→ What the task requires: Go through the records and copy each line where the word "assign" occurs.

→ Data provided:
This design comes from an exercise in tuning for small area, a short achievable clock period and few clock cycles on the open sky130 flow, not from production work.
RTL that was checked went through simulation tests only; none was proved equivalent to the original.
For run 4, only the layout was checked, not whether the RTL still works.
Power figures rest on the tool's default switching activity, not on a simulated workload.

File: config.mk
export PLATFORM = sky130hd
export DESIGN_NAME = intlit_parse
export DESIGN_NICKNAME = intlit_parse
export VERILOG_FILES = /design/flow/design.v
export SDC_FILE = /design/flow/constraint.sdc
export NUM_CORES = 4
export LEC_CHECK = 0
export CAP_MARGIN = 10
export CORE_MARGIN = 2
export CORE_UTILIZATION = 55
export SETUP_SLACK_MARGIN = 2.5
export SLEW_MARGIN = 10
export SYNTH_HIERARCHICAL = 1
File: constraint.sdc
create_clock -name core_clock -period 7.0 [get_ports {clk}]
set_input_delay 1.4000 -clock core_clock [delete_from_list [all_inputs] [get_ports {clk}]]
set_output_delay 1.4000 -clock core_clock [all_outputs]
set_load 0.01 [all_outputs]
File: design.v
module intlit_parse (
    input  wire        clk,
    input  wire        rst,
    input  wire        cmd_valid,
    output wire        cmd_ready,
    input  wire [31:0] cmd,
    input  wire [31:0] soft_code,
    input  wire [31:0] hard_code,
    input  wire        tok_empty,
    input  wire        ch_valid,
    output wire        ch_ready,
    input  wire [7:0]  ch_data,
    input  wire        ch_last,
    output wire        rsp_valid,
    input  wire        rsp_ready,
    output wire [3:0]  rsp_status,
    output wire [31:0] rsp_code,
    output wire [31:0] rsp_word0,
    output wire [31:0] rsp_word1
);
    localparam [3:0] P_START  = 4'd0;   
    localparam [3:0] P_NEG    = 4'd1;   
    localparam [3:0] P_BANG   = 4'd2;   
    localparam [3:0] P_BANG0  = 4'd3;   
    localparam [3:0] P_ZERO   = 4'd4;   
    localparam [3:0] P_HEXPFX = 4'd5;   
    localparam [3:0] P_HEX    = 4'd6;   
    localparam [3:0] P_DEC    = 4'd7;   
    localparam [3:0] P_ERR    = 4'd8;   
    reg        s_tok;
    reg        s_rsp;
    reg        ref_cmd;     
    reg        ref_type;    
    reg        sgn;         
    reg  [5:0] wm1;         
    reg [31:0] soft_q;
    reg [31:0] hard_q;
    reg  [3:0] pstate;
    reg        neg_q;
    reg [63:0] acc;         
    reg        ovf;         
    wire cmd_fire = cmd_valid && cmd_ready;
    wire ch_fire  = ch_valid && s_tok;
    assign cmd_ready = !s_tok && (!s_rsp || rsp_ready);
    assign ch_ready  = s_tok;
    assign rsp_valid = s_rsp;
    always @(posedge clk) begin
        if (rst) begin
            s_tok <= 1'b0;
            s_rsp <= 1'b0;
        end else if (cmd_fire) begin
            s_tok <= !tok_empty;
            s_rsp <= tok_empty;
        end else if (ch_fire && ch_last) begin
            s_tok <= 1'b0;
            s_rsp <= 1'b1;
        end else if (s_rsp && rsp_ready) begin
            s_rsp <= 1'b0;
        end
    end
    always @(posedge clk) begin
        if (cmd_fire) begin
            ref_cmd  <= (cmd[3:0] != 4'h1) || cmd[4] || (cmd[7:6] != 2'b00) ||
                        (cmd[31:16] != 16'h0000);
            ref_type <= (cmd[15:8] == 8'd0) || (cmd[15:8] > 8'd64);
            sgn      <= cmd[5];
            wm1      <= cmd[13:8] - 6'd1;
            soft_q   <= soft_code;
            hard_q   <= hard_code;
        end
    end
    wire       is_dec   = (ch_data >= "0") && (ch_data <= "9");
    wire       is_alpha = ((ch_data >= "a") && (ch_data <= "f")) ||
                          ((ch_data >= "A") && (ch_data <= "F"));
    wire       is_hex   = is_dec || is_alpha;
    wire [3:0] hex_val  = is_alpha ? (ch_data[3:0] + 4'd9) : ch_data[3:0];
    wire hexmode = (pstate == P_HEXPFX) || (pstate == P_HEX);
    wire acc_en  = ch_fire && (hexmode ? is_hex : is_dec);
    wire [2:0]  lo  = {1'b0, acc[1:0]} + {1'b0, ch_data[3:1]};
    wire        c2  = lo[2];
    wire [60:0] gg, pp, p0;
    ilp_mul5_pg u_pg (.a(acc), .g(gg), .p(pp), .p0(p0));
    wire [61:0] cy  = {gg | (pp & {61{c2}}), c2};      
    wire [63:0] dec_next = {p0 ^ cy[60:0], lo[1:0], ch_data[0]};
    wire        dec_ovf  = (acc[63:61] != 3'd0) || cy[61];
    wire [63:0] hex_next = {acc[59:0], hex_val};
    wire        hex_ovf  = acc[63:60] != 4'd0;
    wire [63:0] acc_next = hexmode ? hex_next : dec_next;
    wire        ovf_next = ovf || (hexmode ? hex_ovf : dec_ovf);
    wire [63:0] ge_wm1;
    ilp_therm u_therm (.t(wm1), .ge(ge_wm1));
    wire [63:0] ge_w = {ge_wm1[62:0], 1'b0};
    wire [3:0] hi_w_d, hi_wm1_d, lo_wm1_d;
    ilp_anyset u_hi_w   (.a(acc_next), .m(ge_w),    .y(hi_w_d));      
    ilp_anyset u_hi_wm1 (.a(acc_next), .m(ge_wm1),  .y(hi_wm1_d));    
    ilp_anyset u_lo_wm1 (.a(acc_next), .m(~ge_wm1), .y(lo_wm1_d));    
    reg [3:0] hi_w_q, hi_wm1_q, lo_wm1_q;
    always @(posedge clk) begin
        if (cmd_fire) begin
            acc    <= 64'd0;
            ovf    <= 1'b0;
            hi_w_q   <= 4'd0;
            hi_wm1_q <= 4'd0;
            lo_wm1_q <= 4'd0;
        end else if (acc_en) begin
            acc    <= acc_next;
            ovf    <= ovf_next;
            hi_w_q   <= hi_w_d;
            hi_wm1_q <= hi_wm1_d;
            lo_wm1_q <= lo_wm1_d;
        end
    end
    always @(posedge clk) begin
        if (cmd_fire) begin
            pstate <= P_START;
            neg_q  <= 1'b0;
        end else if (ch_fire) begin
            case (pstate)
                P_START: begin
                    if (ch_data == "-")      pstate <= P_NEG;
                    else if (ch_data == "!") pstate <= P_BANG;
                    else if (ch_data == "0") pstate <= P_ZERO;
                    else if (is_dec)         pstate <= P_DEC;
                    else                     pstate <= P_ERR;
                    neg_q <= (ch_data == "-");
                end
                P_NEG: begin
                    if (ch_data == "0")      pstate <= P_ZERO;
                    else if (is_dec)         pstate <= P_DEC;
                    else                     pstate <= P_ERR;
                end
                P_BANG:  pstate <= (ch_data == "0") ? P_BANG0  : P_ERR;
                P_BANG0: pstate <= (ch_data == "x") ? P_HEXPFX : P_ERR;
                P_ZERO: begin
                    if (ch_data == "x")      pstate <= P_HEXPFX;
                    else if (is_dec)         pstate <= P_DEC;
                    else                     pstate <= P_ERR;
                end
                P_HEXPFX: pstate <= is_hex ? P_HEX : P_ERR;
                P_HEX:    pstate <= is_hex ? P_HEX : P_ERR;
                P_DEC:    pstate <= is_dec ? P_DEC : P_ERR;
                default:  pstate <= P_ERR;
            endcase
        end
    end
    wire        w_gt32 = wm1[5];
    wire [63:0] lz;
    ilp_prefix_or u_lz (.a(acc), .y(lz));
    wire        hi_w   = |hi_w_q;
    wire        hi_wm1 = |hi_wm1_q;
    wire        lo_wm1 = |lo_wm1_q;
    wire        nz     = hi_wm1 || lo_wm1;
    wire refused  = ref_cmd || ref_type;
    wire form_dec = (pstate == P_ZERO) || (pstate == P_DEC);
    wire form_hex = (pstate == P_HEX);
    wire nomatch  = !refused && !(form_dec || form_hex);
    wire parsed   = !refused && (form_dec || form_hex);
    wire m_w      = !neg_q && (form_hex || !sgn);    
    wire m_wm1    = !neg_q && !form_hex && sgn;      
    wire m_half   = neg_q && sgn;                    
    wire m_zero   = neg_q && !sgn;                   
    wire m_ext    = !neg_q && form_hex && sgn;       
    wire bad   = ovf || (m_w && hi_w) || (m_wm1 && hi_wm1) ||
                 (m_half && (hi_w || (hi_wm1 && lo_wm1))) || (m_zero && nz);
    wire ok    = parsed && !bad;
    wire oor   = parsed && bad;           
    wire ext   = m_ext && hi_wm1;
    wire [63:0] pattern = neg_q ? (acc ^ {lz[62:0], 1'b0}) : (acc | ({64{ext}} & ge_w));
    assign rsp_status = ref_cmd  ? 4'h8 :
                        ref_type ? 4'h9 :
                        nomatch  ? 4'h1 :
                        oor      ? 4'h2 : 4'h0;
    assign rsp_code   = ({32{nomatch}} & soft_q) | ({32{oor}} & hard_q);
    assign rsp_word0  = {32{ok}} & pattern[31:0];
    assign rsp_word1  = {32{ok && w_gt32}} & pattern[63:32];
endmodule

→ Completed task:
    assign cmd_ready = !s_tok && (!s_rsp || rsp_ready);
    assign ch_ready  = s_tok;
    assign rsp_valid = s_rsp;
    assign rsp_status = ref_cmd  ? 4'h8 :
    assign rsp_code   = ({32{nomatch}} & soft_q) | ({32{oor}} & hard_q);
    assign rsp_word0  = {32{ok}} & pattern[31:0];
    assign rsp_word1  = {32{ok && w_gt32}} & pattern[63:32];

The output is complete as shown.